Dataset entries:
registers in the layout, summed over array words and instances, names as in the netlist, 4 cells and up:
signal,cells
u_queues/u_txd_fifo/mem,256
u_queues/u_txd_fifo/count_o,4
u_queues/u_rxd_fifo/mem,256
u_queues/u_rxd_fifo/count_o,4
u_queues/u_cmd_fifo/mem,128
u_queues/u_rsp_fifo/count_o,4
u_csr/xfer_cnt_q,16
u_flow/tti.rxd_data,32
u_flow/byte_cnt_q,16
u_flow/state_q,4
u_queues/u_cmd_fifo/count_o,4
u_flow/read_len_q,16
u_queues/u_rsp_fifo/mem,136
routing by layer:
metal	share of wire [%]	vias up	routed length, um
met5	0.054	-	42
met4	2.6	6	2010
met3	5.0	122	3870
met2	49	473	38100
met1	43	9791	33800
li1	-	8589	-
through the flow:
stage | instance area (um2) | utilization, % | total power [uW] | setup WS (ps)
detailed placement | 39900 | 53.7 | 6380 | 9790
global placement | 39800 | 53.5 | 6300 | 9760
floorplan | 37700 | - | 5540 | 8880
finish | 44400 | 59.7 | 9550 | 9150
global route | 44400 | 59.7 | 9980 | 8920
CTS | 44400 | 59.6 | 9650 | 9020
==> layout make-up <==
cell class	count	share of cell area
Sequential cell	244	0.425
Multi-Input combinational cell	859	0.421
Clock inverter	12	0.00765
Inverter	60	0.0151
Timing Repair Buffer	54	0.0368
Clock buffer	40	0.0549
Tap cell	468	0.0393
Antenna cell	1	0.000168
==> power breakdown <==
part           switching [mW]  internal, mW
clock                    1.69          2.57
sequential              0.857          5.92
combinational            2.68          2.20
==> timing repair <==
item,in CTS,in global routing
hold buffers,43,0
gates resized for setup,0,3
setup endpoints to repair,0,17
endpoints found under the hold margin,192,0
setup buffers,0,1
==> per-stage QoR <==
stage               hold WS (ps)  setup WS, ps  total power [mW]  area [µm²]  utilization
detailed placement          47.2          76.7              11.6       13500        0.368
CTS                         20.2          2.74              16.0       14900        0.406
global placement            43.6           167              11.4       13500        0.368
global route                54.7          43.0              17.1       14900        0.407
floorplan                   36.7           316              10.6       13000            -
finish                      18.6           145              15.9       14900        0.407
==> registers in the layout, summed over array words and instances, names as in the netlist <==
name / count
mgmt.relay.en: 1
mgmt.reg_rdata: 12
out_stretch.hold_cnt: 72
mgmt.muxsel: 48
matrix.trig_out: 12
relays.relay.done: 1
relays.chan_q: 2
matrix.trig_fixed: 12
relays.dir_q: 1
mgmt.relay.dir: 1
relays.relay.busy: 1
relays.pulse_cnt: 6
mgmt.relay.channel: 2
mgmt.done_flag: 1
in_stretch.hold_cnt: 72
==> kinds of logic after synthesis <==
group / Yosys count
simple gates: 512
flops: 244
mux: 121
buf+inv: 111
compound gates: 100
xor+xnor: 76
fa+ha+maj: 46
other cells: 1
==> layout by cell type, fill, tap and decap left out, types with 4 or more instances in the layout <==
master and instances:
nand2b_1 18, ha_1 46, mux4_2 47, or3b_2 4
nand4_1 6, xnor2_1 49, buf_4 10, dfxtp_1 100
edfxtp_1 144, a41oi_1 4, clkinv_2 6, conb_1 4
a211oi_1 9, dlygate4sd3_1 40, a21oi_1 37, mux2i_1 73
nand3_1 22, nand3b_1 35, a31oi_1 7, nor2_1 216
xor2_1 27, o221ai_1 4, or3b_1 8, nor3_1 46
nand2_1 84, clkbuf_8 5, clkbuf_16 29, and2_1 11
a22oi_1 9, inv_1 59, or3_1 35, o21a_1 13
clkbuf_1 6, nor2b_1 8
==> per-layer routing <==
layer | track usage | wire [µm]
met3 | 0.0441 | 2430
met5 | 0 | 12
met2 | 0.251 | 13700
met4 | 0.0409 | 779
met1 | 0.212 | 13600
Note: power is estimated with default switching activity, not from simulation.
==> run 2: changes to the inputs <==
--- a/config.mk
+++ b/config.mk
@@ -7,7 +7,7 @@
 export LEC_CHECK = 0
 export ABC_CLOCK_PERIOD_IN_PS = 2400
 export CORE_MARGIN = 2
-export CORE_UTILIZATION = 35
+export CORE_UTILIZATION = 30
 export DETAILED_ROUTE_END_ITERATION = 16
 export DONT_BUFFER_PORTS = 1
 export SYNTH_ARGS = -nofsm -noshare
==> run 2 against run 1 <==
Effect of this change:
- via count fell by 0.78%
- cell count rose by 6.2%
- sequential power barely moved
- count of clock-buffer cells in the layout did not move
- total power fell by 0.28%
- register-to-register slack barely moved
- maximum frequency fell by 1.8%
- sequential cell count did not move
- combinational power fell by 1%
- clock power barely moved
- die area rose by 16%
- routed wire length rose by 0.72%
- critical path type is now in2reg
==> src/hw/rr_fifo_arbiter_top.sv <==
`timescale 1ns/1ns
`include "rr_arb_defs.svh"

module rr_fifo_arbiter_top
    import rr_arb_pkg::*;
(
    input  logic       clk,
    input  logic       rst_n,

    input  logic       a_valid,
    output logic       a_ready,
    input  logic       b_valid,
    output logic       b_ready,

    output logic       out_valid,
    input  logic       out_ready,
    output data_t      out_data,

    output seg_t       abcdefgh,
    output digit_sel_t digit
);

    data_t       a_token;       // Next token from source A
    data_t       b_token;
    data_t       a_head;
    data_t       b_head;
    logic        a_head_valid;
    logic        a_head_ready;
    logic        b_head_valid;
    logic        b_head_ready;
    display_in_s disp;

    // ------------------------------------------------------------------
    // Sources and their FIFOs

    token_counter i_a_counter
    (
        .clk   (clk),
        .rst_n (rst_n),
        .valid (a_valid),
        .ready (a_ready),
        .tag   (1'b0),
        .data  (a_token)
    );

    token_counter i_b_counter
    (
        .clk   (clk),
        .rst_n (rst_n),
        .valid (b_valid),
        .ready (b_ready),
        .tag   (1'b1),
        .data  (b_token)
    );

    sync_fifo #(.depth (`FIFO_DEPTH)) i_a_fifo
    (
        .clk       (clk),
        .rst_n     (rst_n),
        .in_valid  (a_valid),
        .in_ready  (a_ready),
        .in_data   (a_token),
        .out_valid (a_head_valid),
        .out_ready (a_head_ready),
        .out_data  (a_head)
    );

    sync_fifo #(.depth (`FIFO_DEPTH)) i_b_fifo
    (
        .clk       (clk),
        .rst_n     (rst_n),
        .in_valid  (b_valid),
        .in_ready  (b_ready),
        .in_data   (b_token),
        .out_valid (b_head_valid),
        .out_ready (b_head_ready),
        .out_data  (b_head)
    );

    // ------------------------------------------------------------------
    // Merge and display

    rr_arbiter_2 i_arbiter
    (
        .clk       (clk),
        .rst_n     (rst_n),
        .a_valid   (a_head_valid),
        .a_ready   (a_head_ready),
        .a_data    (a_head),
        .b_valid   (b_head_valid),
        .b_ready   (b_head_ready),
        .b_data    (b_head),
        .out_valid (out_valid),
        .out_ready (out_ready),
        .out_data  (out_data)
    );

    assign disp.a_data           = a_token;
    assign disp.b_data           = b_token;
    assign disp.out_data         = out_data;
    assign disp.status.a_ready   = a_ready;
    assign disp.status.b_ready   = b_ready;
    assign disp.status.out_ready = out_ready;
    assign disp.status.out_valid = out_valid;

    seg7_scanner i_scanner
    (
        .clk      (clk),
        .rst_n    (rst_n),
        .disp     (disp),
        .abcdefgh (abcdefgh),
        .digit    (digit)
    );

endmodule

■ **ACTION ITEM**:
Search the entries for the word "instances". Copy each line where it appears.

■ **TASK SOLUTION**:
registers in the layout, summed over array words and instances, names as in the netlist, 4 cells and up:
==> registers in the layout, summed over array words and instances, names as in the netlist <==
==> layout by cell type, fill, tap and decap left out, types with 4 or more instances in the layout <==
master and instances:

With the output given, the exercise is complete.